**ENTRIES PROVIDED:**
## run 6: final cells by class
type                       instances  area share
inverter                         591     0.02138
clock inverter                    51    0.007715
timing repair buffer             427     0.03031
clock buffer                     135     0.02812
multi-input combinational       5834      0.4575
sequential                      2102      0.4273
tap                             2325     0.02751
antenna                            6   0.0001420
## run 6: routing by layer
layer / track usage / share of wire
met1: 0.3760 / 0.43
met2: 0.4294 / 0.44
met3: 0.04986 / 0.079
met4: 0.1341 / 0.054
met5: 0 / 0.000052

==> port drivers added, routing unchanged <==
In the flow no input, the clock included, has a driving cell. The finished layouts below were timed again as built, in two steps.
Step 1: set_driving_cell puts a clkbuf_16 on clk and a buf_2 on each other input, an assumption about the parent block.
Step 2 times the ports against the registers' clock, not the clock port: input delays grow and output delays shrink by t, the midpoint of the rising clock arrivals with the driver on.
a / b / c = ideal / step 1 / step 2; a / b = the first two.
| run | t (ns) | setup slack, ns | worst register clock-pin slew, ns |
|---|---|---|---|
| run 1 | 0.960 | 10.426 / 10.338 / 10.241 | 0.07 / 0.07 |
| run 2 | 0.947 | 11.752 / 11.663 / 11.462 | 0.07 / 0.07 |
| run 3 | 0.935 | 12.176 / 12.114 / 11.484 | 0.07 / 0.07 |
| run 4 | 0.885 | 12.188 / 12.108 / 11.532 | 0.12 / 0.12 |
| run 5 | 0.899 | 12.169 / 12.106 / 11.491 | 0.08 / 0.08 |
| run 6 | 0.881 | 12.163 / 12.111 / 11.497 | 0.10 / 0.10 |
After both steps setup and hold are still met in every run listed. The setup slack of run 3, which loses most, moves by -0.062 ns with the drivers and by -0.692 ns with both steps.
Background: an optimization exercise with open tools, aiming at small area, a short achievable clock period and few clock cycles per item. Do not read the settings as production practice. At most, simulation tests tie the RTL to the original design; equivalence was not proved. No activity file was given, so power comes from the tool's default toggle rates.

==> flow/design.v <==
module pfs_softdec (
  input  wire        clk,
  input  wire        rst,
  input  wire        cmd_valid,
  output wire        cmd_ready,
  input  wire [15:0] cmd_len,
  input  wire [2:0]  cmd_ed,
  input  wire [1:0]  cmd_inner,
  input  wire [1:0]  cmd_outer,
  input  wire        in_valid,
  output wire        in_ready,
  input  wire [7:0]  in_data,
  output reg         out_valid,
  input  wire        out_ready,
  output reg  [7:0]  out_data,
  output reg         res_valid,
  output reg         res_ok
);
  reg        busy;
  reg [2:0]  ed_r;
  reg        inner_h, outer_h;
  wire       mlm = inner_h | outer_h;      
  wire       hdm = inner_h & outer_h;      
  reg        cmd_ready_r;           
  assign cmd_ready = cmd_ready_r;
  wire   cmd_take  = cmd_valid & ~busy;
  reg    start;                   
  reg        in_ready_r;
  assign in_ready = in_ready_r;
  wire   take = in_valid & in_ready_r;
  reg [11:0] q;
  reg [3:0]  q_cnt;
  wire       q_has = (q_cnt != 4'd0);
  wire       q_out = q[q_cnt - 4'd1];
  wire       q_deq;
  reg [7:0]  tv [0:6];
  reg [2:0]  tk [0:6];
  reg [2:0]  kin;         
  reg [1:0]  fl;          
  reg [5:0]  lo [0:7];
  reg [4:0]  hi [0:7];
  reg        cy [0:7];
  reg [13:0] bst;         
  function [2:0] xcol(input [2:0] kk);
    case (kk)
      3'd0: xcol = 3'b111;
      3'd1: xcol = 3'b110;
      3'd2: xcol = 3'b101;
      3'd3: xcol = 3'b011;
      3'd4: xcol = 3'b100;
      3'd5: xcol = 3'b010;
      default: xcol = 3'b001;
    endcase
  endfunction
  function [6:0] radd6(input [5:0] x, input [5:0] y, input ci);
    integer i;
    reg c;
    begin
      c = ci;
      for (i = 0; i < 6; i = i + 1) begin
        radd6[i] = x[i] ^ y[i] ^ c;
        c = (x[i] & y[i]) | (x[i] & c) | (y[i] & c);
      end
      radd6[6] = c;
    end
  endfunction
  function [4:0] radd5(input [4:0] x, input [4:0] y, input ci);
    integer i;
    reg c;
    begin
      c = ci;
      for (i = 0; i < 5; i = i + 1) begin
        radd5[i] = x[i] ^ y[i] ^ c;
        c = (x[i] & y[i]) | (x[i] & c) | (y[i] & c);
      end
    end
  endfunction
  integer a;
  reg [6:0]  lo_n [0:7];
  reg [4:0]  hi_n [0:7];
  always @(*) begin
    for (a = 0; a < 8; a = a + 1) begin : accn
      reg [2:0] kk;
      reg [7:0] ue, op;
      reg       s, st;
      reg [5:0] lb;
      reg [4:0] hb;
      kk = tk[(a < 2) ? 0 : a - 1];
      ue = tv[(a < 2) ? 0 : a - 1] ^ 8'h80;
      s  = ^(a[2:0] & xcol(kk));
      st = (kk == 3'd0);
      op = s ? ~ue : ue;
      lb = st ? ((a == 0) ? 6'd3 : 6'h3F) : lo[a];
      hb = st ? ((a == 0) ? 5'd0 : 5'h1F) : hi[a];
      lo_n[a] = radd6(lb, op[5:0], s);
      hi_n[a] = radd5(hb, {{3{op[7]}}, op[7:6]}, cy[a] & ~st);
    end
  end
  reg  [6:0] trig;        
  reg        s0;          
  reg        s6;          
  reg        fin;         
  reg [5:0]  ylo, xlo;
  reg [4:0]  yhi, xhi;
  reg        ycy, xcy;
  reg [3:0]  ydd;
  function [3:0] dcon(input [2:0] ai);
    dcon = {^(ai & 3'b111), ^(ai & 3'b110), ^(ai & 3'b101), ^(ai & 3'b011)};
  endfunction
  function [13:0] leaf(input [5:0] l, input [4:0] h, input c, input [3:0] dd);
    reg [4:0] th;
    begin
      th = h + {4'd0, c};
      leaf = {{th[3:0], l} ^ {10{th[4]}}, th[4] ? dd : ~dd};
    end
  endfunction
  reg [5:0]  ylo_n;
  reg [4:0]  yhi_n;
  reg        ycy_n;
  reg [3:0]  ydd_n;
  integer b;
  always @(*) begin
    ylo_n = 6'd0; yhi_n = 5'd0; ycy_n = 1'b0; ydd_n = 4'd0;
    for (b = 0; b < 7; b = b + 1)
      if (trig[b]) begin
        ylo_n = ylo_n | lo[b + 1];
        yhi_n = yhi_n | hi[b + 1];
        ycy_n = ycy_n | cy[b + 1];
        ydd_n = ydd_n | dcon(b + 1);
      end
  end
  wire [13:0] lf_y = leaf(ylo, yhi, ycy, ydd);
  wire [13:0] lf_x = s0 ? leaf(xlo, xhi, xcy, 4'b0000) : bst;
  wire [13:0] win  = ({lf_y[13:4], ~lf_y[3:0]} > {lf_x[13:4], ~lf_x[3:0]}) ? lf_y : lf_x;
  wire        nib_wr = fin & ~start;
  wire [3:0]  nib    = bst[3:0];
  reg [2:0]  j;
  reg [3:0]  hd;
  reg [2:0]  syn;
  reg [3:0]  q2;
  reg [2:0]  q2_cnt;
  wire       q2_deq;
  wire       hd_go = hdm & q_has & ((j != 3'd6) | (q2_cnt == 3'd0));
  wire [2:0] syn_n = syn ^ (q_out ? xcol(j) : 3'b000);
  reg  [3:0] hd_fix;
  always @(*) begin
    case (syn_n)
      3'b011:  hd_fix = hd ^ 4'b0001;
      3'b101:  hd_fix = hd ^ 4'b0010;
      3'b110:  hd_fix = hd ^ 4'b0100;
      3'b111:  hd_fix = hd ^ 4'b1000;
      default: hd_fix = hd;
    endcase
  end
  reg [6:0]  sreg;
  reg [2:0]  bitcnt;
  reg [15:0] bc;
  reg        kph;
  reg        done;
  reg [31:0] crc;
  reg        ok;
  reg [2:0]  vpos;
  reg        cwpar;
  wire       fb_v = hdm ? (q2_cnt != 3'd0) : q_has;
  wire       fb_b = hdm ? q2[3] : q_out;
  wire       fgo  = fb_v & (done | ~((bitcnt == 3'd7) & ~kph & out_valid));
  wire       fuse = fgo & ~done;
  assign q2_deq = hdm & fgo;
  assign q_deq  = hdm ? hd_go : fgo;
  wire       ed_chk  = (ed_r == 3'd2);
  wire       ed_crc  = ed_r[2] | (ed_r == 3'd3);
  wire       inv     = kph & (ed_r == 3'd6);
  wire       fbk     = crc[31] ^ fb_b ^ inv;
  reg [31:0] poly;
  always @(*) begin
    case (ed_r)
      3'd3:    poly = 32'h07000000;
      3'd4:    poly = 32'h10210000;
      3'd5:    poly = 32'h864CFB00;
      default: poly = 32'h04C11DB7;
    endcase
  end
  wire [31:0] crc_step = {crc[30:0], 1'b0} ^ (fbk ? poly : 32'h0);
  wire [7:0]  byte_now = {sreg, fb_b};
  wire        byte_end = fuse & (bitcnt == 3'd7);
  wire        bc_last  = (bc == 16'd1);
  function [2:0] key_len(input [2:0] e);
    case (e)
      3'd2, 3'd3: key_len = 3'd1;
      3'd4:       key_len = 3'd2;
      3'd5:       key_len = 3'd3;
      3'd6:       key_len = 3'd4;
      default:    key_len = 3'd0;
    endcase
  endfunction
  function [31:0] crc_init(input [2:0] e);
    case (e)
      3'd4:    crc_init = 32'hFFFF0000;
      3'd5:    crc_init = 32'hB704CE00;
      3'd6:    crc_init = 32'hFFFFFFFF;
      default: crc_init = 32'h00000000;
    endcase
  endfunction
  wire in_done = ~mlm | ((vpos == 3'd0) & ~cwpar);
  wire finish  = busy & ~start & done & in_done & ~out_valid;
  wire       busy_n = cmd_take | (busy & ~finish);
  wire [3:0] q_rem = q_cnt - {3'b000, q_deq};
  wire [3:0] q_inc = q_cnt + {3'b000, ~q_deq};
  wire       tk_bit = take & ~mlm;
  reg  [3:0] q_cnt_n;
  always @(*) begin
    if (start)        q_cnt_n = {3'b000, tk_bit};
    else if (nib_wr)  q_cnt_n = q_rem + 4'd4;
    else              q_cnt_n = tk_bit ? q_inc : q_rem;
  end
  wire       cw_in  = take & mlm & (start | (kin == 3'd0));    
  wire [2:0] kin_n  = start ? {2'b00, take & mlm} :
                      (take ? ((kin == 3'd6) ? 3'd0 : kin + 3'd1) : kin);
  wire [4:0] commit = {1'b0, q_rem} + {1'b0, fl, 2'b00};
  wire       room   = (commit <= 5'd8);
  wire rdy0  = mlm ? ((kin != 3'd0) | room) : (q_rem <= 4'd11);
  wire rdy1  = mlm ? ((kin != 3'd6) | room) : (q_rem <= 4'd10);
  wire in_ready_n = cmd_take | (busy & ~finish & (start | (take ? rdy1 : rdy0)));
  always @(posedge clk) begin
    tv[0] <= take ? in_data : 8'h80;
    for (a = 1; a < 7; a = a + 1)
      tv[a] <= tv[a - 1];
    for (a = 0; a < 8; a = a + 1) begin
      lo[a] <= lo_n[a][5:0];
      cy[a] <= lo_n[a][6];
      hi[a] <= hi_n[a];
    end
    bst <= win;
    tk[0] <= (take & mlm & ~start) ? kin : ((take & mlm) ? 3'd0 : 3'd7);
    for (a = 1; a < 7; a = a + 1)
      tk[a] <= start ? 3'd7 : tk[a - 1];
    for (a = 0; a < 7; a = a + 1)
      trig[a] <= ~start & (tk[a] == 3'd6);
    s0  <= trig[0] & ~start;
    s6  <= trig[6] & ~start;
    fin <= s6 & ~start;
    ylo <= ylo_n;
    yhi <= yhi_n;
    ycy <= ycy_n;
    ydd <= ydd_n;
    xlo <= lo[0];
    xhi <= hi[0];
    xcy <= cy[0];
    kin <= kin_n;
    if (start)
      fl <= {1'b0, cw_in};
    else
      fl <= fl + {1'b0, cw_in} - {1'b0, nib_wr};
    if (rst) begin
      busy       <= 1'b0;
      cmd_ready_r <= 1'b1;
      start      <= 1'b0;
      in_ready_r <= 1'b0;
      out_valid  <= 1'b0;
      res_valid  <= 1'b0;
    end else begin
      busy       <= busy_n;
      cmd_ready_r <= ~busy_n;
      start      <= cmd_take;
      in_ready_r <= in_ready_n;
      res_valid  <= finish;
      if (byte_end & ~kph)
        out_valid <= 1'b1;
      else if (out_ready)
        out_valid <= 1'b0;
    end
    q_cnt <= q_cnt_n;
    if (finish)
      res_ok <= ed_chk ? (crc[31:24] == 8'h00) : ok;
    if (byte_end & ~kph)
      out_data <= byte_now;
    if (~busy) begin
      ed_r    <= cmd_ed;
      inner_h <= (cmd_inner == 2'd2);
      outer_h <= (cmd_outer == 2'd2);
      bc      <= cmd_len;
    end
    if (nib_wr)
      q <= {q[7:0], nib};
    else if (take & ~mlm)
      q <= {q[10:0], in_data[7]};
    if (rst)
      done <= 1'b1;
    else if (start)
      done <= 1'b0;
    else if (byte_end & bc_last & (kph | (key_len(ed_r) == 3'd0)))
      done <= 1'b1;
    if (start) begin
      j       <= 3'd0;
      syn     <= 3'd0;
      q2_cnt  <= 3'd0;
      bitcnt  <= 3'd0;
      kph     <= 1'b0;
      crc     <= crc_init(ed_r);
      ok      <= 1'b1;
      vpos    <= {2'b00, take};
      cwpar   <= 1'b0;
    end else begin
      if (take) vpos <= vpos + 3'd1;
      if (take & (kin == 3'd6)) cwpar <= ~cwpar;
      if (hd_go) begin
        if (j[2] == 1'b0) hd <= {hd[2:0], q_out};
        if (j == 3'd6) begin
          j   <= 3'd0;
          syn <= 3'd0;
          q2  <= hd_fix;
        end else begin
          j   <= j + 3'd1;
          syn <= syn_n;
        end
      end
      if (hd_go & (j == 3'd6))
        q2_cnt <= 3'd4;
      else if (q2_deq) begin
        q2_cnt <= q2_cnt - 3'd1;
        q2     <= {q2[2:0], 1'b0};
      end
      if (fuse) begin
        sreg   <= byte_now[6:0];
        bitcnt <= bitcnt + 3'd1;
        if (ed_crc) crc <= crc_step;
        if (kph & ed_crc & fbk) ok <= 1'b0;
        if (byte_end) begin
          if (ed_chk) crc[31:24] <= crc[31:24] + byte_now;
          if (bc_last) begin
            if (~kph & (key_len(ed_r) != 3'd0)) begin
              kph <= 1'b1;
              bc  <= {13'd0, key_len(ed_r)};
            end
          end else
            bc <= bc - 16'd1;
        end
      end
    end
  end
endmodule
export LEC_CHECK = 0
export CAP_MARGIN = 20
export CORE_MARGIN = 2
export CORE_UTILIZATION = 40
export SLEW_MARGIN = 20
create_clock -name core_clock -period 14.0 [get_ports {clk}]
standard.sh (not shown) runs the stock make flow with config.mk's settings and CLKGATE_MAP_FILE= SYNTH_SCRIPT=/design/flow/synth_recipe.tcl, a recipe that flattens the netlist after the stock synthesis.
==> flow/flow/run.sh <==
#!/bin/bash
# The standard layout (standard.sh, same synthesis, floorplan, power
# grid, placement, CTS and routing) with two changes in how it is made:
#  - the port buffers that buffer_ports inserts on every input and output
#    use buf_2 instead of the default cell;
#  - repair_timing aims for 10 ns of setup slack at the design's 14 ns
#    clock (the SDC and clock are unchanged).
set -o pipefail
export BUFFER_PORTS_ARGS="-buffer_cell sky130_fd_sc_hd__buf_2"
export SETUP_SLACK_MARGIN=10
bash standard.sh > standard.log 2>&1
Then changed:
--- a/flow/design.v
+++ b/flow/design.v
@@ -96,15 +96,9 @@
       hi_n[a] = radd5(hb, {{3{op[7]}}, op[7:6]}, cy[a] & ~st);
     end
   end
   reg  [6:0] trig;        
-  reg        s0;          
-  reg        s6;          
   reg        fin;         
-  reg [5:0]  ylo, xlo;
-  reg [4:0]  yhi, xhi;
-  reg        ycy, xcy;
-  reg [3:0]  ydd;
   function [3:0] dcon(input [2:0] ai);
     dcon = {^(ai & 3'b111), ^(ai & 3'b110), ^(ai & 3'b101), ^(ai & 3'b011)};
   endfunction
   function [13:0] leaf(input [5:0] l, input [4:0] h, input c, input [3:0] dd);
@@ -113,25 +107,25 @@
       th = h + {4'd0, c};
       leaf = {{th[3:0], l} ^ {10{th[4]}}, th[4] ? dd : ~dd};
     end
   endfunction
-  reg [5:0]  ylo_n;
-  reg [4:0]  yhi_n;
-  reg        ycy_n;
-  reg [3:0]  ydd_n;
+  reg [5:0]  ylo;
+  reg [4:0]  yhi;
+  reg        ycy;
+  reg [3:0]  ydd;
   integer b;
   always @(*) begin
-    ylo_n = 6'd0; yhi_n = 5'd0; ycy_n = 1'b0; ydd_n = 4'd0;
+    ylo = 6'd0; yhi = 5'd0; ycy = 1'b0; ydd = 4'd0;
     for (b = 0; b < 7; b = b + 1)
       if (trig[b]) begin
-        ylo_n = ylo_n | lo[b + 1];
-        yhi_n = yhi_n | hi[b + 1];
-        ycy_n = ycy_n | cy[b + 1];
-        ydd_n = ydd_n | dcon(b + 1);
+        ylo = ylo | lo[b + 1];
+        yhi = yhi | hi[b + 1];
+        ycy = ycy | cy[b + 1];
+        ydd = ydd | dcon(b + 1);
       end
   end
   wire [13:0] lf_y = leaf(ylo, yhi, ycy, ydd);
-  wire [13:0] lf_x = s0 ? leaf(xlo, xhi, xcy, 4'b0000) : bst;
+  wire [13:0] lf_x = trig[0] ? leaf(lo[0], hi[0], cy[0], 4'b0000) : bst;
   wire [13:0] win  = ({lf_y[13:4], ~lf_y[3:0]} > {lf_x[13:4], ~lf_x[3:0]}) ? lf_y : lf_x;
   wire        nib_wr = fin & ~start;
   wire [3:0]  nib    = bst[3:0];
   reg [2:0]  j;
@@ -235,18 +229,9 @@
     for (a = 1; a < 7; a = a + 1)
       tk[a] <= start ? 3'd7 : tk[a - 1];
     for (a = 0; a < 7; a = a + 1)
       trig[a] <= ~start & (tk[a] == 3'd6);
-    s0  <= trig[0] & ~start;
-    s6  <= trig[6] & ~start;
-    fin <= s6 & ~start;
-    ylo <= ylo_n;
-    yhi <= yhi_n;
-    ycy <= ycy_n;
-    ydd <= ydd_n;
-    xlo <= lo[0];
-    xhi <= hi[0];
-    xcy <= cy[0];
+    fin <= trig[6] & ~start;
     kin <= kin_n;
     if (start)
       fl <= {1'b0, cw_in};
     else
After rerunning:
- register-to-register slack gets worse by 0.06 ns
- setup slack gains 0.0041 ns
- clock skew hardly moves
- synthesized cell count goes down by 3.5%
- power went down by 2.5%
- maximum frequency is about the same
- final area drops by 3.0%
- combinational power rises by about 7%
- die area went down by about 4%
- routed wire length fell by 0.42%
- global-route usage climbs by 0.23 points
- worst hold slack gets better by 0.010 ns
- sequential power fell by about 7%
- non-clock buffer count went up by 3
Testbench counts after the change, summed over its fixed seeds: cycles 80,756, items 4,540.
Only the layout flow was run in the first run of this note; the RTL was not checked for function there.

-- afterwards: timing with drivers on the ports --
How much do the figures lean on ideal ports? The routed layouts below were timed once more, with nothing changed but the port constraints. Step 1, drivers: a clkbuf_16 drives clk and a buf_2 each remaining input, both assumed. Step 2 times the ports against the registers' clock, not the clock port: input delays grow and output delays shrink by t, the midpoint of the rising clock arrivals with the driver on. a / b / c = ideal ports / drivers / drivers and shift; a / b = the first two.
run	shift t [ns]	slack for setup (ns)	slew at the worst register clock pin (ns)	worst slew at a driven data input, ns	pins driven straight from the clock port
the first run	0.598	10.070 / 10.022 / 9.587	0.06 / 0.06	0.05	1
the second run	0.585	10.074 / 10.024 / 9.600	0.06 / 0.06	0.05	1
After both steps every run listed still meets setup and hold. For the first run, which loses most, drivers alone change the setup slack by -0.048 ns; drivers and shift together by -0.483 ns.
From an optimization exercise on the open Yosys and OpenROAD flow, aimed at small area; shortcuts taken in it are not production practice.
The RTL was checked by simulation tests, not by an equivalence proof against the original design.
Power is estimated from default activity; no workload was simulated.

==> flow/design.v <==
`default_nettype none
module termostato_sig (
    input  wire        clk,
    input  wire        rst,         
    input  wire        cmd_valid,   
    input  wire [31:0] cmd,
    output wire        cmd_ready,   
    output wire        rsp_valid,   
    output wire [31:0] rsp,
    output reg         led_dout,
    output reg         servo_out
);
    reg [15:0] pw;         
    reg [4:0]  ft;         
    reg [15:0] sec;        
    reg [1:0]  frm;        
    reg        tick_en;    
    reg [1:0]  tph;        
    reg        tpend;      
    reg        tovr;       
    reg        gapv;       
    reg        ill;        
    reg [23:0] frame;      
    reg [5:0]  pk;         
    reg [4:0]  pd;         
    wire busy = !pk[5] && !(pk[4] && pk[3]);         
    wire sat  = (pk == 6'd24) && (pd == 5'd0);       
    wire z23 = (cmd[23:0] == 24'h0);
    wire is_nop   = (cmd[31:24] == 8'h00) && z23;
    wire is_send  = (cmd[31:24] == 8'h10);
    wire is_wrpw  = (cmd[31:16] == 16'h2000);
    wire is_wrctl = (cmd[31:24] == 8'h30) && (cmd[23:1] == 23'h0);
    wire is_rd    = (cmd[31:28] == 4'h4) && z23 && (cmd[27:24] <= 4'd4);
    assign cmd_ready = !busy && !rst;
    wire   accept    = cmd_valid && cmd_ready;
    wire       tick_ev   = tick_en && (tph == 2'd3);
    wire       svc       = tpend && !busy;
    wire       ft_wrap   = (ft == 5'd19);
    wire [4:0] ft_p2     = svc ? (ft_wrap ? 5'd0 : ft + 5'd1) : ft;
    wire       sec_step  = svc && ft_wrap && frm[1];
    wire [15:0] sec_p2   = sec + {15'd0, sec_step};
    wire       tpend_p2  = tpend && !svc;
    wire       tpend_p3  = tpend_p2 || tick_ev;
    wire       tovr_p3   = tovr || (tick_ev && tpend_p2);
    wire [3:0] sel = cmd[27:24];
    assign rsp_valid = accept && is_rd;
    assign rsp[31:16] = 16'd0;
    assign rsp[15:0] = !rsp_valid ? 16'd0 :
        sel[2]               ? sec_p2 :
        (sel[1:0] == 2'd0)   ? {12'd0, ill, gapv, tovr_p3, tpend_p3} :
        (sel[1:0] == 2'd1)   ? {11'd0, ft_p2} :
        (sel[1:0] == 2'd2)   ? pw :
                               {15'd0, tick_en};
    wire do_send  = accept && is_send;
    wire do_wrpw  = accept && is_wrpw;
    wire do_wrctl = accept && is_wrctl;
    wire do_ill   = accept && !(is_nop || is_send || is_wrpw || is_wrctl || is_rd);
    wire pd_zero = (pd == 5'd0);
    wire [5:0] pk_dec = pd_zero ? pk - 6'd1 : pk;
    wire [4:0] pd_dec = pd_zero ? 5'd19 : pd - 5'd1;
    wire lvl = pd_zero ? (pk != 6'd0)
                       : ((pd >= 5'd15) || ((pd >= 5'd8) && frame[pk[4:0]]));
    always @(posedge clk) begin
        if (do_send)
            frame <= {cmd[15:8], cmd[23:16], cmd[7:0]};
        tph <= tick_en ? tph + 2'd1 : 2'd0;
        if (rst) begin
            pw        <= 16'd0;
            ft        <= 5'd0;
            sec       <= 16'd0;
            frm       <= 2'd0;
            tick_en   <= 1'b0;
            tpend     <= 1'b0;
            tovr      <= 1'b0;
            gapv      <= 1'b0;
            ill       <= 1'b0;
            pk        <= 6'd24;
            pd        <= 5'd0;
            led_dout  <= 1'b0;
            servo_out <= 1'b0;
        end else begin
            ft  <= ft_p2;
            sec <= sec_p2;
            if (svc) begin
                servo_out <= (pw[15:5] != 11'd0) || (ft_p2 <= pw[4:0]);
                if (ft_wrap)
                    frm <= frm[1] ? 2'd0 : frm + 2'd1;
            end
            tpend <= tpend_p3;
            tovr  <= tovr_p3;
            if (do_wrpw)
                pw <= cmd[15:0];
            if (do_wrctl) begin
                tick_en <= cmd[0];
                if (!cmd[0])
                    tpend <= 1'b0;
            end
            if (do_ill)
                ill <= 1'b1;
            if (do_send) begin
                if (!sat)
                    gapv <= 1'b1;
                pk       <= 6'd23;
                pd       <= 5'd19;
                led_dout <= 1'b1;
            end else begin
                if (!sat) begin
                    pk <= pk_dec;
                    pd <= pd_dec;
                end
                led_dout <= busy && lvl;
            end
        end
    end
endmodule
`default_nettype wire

**TASK GOAL:**
Please tally how many lines in the listing above contain the word "hold", and answer with the figure alone.

**YOUR SOLUTION:**
3